● **Problem details**: Below are several records. Retype exactly those lines running from the one with "This design comes" through the one with "read_db $::env(SYNTH_ODB)", end lines included, and no others.
▬▬▬
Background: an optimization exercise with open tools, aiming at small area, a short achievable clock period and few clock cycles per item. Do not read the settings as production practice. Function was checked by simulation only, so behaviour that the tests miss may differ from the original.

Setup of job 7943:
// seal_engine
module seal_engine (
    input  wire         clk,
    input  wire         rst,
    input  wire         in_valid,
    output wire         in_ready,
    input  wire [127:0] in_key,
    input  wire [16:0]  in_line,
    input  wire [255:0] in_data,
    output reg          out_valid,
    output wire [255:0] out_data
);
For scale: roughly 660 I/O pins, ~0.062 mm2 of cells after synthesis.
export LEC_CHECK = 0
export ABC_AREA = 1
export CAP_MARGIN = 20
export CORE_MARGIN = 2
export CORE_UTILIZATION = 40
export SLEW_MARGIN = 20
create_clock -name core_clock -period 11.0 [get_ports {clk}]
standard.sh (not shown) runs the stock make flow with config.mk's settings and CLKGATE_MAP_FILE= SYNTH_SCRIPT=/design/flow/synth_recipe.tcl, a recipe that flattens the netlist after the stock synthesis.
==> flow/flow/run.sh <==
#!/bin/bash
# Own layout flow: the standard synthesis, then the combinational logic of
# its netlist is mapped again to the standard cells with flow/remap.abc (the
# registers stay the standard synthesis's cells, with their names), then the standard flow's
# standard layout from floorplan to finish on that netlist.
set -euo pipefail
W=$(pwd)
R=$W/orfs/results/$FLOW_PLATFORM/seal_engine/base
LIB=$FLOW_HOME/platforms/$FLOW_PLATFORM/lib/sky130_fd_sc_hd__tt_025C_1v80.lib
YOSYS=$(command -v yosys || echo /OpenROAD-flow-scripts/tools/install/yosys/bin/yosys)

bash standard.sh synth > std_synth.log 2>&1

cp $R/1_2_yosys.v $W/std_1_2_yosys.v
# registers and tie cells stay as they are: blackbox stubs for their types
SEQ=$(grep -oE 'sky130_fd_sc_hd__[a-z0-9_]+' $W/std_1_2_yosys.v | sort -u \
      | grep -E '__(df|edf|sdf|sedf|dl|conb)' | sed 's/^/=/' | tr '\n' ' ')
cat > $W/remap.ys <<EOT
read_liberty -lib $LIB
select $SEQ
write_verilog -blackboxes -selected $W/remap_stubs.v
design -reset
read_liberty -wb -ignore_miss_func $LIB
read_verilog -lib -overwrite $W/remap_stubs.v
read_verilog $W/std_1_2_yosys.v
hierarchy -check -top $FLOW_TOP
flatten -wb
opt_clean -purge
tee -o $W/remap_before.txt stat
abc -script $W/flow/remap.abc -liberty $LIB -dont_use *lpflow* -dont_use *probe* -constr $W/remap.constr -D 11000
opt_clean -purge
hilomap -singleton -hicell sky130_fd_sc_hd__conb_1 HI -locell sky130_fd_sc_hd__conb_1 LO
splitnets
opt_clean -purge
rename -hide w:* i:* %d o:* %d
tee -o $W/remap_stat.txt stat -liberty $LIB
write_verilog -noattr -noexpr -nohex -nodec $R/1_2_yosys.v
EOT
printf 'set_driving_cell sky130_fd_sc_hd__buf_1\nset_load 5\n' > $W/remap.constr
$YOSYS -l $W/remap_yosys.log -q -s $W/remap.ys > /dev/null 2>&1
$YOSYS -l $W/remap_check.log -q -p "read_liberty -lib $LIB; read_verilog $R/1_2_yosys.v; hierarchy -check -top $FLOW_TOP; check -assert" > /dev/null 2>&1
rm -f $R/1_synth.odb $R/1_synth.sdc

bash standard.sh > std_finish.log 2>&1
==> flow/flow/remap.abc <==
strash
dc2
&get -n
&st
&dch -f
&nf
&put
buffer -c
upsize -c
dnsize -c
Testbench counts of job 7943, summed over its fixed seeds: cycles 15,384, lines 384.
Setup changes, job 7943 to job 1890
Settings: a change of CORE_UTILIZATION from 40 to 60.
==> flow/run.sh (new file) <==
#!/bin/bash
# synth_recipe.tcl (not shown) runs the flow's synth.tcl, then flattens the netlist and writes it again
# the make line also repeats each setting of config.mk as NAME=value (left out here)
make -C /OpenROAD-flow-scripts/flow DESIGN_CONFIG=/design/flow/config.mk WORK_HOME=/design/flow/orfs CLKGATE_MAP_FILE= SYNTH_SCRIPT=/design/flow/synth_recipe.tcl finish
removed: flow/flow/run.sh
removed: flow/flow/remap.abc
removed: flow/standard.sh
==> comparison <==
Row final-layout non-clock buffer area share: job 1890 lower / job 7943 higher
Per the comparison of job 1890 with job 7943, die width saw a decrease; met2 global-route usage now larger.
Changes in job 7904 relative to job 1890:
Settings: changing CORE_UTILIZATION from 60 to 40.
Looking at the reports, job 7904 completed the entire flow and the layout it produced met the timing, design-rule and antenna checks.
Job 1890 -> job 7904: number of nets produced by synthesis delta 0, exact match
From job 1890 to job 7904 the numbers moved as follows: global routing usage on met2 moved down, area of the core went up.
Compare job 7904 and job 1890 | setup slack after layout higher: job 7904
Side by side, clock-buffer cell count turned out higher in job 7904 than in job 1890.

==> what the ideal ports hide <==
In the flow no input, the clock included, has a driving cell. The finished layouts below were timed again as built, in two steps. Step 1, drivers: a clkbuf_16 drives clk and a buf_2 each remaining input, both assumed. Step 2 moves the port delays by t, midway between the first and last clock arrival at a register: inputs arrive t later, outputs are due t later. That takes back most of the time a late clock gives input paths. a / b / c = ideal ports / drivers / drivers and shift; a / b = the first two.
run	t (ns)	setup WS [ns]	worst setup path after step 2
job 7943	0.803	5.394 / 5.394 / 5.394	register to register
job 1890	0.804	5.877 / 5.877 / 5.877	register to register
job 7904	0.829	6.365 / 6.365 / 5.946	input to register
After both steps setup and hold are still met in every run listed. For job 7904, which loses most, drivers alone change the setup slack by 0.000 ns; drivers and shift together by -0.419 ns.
▬▬▬
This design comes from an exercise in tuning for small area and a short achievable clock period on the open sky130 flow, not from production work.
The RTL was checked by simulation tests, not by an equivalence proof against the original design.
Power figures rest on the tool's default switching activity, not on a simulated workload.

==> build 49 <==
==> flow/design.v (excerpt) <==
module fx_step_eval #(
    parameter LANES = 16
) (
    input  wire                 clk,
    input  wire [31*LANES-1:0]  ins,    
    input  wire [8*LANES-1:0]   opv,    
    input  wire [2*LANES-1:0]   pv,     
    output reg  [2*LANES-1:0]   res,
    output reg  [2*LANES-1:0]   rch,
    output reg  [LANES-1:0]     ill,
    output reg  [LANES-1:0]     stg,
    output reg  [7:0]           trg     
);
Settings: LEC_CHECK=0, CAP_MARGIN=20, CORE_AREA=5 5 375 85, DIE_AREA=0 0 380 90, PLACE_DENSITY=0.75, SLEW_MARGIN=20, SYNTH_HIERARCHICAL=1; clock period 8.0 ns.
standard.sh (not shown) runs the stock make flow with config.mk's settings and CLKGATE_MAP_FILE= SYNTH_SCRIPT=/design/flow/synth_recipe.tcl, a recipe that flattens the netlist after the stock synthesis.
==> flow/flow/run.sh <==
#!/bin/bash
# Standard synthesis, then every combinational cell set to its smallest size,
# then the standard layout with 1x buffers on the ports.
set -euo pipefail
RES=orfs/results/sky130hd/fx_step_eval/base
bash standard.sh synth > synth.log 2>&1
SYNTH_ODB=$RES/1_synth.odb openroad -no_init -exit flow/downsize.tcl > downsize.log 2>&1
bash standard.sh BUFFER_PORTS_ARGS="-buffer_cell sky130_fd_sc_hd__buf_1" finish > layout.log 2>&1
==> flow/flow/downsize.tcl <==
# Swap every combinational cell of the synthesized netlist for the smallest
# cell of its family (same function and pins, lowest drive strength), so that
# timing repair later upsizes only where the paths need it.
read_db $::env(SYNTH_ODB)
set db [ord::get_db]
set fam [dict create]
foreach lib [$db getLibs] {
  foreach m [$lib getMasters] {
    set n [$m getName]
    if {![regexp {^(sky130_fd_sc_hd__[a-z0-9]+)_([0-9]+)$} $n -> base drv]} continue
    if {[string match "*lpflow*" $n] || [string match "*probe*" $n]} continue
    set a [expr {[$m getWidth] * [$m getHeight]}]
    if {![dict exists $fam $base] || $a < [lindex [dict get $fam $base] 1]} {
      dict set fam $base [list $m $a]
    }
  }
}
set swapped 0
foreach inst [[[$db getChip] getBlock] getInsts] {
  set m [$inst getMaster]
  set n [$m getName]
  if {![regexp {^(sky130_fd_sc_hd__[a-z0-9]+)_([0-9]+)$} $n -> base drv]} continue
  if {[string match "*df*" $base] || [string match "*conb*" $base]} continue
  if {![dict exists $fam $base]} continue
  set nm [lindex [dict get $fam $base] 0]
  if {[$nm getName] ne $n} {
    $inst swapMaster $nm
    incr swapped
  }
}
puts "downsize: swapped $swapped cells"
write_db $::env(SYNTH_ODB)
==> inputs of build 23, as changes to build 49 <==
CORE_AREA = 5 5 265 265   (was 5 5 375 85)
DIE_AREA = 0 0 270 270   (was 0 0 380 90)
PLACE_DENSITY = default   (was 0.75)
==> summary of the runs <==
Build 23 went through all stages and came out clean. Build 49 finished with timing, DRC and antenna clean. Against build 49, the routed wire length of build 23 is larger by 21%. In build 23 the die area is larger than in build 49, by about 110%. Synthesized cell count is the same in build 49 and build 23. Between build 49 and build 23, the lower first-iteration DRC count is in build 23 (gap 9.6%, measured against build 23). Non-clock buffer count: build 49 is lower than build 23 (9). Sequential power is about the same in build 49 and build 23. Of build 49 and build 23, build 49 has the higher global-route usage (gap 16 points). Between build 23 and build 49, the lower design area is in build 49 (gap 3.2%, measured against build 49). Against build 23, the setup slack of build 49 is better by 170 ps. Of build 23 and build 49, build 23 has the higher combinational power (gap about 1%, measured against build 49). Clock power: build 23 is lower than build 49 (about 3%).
▬▬▬
● **Finished exercise**:
This design comes from an exercise in tuning for small area and a short achievable clock period on the open sky130 flow, not from production work.
The RTL was checked by simulation tests, not by an equivalence proof against the original design.
Power figures rest on the tool's default switching activity, not on a simulated workload.

==> build 49 <==
==> flow/design.v (excerpt) <==
module fx_step_eval #(
    parameter LANES = 16
) (
    input  wire                 clk,
    input  wire [31*LANES-1:0]  ins,    
    input  wire [8*LANES-1:0]   opv,    
    input  wire [2*LANES-1:0]   pv,     
    output reg  [2*LANES-1:0]   res,
    output reg  [2*LANES-1:0]   rch,
    output reg  [LANES-1:0]     ill,
    output reg  [LANES-1:0]     stg,
    output reg  [7:0]           trg     
);
Settings: LEC_CHECK=0, CAP_MARGIN=20, CORE_AREA=5 5 375 85, DIE_AREA=0 0 380 90, PLACE_DENSITY=0.75, SLEW_MARGIN=20, SYNTH_HIERARCHICAL=1; clock period 8.0 ns.
standard.sh (not shown) runs the stock make flow with config.mk's settings and CLKGATE_MAP_FILE= SYNTH_SCRIPT=/design/flow/synth_recipe.tcl, a recipe that flattens the netlist after the stock synthesis.
==> flow/flow/run.sh <==
#!/bin/bash
# Standard synthesis, then every combinational cell set to its smallest size,
# then the standard layout with 1x buffers on the ports.
set -euo pipefail
RES=orfs/results/sky130hd/fx_step_eval/base
bash standard.sh synth > synth.log 2>&1
SYNTH_ODB=$RES/1_synth.odb openroad -no_init -exit flow/downsize.tcl > downsize.log 2>&1
bash standard.sh BUFFER_PORTS_ARGS="-buffer_cell sky130_fd_sc_hd__buf_1" finish > layout.log 2>&1
==> flow/flow/downsize.tcl <==
# Swap every combinational cell of the synthesized netlist for the smallest
# cell of its family (same function and pins, lowest drive strength), so that
# timing repair later upsizes only where the paths need it.
read_db $::env(SYNTH_ODB)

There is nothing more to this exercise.